REQUIRED ACTION: Among the lines below, tally those that hold "unsigned". Return the number and nothing more.

○ ○ ○ ○ ○ ○ ○

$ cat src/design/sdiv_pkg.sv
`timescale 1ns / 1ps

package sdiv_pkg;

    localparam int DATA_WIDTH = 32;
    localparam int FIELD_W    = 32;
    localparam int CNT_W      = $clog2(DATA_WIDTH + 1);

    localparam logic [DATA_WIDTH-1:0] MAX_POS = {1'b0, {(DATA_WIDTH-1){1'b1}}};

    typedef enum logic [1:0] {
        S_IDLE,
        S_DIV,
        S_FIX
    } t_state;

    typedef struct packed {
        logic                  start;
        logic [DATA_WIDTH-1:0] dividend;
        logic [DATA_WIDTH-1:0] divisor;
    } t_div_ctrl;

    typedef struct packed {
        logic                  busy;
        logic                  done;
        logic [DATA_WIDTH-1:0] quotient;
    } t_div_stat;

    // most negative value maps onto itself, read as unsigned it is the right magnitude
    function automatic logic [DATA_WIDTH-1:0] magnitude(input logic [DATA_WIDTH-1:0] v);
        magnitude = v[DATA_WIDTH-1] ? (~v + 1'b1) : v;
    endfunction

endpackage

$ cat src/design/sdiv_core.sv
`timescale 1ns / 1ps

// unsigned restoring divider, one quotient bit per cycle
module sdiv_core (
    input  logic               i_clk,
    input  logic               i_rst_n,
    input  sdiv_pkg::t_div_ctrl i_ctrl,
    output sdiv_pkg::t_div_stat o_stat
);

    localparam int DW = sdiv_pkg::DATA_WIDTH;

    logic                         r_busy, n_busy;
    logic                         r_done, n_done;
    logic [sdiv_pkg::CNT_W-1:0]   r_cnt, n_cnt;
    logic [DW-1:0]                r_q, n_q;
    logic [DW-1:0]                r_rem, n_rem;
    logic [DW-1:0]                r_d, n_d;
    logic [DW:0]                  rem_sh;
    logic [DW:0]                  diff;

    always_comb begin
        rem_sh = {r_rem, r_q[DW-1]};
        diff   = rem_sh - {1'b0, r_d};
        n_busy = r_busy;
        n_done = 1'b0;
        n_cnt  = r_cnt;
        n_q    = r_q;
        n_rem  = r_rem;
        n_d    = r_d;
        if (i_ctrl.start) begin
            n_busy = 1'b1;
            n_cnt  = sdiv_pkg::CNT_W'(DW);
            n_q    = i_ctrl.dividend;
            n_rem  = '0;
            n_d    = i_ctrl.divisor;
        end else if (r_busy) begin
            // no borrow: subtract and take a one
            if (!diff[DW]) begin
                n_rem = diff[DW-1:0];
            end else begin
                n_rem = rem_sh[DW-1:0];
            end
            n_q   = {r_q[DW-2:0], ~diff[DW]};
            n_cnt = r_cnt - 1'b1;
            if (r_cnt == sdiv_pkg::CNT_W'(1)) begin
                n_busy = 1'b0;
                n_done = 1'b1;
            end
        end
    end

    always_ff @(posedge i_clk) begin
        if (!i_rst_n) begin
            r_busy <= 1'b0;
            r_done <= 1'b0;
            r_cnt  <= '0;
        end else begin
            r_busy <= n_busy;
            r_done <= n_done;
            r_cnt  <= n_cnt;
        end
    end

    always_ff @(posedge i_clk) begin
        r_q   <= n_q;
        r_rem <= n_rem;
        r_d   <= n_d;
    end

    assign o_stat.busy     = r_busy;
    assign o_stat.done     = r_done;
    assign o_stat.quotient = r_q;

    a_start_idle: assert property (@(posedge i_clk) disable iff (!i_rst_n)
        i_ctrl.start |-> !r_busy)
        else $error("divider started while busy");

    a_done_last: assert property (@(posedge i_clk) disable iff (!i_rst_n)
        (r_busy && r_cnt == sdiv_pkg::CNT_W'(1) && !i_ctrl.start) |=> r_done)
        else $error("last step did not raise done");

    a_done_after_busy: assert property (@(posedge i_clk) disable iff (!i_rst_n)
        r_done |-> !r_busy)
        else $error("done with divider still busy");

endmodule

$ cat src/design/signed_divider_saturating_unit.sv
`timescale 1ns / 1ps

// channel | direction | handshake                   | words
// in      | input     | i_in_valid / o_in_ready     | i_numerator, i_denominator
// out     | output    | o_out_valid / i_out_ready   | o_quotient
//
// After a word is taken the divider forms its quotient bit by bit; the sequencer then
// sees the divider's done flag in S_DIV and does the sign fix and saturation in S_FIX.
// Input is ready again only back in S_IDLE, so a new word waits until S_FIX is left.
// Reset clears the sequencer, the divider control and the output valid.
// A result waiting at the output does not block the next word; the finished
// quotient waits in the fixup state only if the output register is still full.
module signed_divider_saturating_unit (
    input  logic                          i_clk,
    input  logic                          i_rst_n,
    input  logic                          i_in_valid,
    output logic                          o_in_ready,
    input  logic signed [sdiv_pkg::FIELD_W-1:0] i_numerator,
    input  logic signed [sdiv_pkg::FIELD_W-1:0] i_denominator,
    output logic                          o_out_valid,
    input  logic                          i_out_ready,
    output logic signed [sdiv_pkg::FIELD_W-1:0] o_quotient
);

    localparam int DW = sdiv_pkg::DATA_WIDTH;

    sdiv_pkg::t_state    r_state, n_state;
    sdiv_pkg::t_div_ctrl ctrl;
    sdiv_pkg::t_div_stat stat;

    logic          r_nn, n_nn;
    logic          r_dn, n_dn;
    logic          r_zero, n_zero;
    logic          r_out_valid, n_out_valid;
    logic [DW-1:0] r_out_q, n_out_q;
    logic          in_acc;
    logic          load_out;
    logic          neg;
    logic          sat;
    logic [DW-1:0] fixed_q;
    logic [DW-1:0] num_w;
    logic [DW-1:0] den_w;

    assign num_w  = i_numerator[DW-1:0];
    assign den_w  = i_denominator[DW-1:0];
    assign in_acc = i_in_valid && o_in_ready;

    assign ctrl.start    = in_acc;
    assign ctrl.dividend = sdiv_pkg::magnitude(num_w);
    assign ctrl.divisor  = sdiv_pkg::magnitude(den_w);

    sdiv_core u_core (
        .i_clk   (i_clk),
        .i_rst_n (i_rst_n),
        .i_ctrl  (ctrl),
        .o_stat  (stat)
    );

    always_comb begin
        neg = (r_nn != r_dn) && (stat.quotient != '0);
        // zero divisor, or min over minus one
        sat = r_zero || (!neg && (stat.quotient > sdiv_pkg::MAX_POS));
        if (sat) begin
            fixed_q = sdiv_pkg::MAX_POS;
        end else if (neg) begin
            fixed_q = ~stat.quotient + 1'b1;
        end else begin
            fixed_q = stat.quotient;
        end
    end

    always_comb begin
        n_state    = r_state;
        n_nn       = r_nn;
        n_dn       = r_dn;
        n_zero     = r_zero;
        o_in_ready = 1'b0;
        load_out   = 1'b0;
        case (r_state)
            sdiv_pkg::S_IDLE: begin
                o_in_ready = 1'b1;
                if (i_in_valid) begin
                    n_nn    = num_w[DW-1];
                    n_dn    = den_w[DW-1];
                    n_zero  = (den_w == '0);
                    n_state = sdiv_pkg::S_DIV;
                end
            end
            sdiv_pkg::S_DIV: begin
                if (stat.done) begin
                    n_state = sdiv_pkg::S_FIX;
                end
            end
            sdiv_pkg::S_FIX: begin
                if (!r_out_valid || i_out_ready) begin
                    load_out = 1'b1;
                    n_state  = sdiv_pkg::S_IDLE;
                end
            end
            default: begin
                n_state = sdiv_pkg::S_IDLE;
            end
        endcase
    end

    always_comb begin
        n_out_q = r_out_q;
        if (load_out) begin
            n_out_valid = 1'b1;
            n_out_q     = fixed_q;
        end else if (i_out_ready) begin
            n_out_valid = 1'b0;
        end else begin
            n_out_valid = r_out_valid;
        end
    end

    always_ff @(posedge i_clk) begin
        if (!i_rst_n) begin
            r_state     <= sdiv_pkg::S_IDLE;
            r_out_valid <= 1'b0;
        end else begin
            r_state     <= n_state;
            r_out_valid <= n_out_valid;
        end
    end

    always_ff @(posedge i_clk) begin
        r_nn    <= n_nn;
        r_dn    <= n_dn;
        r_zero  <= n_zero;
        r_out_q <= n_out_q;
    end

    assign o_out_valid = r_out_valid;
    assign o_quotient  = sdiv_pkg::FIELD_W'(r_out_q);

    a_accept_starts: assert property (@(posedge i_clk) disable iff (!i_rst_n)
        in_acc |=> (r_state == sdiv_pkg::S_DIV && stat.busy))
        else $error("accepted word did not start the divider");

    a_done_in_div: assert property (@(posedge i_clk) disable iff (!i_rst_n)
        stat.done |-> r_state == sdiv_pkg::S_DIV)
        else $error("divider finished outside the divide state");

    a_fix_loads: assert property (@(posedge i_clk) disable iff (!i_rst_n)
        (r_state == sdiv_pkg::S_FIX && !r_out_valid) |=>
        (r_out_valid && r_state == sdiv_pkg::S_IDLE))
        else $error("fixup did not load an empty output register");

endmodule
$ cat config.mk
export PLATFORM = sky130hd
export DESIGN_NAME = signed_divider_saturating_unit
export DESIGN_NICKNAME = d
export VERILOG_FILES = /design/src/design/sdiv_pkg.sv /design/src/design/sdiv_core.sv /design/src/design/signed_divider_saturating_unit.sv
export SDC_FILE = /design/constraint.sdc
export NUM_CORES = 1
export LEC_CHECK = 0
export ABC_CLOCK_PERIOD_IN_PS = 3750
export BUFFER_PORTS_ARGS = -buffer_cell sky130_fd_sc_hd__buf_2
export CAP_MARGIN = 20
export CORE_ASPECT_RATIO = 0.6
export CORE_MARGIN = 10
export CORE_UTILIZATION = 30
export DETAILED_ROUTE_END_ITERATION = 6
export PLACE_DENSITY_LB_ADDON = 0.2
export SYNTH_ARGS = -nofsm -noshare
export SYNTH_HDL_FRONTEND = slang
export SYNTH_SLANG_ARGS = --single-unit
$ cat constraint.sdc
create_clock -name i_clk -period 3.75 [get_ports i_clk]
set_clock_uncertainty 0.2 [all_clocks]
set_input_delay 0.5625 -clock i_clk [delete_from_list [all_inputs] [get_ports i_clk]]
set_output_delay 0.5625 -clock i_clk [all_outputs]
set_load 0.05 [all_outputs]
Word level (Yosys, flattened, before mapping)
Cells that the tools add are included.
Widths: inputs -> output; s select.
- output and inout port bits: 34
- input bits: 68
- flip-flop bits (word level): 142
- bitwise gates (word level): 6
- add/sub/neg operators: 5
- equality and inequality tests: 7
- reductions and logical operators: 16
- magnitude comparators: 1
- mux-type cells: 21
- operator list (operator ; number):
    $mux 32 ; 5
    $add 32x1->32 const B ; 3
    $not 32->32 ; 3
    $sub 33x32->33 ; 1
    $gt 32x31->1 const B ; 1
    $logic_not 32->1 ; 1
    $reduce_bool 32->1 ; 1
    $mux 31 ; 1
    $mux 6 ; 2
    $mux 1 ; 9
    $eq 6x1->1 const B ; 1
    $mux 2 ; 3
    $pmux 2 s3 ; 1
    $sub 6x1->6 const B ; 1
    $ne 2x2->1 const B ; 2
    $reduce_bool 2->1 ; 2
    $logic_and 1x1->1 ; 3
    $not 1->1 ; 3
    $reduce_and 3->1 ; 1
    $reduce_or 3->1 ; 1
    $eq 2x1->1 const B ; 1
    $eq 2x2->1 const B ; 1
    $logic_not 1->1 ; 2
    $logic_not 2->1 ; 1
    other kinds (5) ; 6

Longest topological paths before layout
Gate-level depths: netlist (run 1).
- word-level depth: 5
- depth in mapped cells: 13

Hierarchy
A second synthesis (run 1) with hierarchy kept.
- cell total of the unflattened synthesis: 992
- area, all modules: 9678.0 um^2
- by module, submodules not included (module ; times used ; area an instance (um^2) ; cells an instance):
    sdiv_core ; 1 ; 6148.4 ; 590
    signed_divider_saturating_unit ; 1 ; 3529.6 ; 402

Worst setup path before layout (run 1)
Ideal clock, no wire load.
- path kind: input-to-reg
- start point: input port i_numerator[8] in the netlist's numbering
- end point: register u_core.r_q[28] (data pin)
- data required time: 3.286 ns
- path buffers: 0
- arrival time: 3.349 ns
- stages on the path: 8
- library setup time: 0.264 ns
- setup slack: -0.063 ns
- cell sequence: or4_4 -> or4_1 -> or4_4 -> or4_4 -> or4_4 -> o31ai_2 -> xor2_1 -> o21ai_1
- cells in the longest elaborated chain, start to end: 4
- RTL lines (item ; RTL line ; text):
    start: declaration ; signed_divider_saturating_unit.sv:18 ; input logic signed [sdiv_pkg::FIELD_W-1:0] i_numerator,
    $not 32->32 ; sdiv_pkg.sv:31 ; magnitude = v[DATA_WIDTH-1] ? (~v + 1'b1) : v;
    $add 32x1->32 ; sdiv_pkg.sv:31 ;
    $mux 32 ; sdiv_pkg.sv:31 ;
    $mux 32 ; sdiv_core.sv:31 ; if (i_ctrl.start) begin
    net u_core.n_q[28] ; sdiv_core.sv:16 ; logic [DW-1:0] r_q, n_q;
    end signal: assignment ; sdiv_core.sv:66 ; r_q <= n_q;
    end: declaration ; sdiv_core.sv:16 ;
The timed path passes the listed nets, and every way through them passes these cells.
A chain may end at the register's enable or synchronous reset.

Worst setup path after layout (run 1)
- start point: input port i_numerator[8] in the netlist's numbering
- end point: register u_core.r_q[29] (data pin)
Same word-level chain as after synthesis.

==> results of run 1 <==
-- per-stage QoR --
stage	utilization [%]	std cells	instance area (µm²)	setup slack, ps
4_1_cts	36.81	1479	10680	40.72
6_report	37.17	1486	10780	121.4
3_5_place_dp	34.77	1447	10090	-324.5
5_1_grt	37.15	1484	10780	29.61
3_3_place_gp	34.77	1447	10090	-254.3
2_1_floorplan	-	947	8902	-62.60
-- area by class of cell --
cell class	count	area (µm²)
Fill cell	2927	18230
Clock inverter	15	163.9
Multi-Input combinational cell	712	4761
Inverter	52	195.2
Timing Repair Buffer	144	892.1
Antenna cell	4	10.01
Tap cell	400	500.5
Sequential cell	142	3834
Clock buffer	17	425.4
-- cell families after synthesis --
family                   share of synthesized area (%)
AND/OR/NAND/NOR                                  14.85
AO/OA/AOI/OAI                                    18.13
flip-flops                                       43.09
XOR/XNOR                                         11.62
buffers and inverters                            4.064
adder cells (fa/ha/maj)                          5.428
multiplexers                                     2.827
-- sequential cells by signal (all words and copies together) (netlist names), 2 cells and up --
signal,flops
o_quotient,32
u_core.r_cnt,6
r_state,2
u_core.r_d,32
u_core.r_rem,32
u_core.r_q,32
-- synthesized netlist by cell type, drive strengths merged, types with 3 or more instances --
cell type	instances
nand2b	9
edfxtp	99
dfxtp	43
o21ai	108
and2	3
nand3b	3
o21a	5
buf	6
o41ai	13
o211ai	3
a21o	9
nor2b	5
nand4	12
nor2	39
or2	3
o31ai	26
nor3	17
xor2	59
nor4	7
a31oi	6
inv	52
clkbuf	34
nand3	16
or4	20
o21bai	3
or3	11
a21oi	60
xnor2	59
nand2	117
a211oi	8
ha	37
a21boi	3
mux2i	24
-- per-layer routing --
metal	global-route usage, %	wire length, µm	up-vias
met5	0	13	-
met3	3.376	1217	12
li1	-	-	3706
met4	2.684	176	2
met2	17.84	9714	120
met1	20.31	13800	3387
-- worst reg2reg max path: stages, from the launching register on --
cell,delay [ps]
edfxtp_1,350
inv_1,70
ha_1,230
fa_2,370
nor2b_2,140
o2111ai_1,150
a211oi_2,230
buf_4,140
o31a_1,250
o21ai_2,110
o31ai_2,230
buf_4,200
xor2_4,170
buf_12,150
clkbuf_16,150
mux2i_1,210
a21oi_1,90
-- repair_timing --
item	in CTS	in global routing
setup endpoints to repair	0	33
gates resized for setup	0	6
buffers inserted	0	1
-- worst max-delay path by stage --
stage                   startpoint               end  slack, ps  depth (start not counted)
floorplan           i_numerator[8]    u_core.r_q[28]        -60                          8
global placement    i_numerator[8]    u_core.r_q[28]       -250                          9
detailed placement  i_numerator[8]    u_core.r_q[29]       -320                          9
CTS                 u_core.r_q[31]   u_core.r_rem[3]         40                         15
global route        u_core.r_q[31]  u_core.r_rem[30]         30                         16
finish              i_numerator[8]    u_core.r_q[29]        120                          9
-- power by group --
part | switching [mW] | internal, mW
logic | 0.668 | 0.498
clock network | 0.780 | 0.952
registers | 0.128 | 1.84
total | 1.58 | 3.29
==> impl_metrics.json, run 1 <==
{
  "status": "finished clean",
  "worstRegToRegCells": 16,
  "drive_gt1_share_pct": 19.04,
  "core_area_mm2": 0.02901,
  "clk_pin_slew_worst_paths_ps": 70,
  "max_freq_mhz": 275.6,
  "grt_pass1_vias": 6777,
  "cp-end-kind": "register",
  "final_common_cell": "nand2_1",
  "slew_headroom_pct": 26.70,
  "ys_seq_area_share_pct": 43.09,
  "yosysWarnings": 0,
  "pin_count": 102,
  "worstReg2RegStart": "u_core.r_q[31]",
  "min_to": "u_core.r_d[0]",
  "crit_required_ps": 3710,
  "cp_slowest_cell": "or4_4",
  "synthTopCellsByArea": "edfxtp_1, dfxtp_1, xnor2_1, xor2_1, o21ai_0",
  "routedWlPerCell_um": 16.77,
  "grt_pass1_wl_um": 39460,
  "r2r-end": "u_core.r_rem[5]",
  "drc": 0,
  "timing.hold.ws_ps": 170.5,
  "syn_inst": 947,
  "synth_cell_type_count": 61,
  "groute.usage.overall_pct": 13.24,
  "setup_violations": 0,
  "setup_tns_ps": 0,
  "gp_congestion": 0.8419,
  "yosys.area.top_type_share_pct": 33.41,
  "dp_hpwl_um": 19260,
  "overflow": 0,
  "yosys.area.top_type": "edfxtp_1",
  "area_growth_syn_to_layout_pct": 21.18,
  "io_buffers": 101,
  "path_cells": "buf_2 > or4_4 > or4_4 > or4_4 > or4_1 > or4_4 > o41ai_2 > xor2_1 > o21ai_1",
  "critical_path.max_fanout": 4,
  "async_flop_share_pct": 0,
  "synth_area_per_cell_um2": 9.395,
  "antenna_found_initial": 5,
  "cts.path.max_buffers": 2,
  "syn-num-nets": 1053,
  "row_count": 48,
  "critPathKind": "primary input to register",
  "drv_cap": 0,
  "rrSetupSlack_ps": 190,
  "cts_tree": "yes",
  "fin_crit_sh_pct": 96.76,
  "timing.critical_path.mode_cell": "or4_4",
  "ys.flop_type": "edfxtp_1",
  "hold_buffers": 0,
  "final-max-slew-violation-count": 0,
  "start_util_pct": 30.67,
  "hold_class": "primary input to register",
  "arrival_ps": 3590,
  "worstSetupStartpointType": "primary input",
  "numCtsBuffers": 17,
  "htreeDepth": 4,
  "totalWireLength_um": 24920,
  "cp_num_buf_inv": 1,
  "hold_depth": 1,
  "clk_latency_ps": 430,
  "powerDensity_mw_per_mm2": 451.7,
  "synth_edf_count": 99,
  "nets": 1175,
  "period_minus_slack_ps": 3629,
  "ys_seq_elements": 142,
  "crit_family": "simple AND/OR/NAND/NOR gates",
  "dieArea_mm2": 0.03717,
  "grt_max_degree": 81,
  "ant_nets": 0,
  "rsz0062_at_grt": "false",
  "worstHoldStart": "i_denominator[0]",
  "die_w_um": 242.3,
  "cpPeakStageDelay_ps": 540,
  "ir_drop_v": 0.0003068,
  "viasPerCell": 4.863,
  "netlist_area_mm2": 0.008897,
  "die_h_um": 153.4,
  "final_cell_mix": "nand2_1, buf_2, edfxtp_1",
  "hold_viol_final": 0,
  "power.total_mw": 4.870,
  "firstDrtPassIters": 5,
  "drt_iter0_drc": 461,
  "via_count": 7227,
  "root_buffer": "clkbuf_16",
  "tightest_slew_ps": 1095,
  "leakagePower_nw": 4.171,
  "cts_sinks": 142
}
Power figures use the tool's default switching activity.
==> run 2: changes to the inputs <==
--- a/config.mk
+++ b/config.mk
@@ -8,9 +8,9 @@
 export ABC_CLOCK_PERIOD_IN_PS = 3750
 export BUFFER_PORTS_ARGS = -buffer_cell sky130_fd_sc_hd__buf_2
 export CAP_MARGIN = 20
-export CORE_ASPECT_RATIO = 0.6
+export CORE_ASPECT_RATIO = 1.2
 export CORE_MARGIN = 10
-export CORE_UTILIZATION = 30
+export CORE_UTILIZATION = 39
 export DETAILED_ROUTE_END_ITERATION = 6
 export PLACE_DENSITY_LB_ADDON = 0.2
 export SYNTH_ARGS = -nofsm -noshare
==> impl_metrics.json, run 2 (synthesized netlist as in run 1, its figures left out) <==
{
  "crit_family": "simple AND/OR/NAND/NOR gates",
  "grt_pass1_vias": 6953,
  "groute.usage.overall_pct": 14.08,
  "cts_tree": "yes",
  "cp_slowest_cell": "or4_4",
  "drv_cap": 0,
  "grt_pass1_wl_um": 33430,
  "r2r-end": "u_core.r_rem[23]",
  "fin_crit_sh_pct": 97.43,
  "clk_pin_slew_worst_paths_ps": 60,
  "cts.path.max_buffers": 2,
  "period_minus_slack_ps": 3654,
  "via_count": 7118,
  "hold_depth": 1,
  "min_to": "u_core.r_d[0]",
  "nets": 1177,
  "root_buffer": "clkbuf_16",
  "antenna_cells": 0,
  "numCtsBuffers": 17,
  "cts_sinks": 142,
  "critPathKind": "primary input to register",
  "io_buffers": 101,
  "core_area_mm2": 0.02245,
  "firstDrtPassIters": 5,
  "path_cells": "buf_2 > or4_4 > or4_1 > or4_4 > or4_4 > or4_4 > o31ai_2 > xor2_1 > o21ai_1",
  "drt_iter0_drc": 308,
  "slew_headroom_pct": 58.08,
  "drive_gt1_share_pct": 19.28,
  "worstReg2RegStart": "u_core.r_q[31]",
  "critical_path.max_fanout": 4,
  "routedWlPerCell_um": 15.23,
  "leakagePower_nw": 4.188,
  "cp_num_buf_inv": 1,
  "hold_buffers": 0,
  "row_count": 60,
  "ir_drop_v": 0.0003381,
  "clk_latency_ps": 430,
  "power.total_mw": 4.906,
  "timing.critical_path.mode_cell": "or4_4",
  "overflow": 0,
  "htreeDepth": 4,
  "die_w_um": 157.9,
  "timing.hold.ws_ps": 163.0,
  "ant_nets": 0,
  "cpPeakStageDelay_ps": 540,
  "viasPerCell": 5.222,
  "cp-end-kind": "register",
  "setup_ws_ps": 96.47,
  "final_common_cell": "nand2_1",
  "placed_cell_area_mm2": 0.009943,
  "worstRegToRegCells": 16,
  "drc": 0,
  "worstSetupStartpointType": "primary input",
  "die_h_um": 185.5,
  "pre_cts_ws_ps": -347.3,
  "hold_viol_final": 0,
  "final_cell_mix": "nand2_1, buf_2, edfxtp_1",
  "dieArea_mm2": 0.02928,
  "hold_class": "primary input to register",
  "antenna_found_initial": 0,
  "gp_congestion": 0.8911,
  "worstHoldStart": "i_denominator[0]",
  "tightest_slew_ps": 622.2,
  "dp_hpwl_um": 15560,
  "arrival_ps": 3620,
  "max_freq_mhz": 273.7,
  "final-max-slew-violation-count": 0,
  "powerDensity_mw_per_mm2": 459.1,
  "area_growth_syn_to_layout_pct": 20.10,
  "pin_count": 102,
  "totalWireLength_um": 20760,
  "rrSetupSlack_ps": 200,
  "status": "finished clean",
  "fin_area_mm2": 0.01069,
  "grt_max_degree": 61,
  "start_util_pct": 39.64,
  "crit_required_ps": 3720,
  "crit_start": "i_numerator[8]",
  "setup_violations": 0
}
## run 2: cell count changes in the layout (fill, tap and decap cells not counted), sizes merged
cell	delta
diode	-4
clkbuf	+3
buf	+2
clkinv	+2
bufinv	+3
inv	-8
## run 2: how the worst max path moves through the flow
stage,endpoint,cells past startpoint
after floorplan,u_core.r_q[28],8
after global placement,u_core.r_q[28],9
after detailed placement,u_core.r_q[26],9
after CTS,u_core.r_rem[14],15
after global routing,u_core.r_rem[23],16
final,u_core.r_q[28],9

○ ○ ○ ○ ○ ○ ○

SOLUTION: 2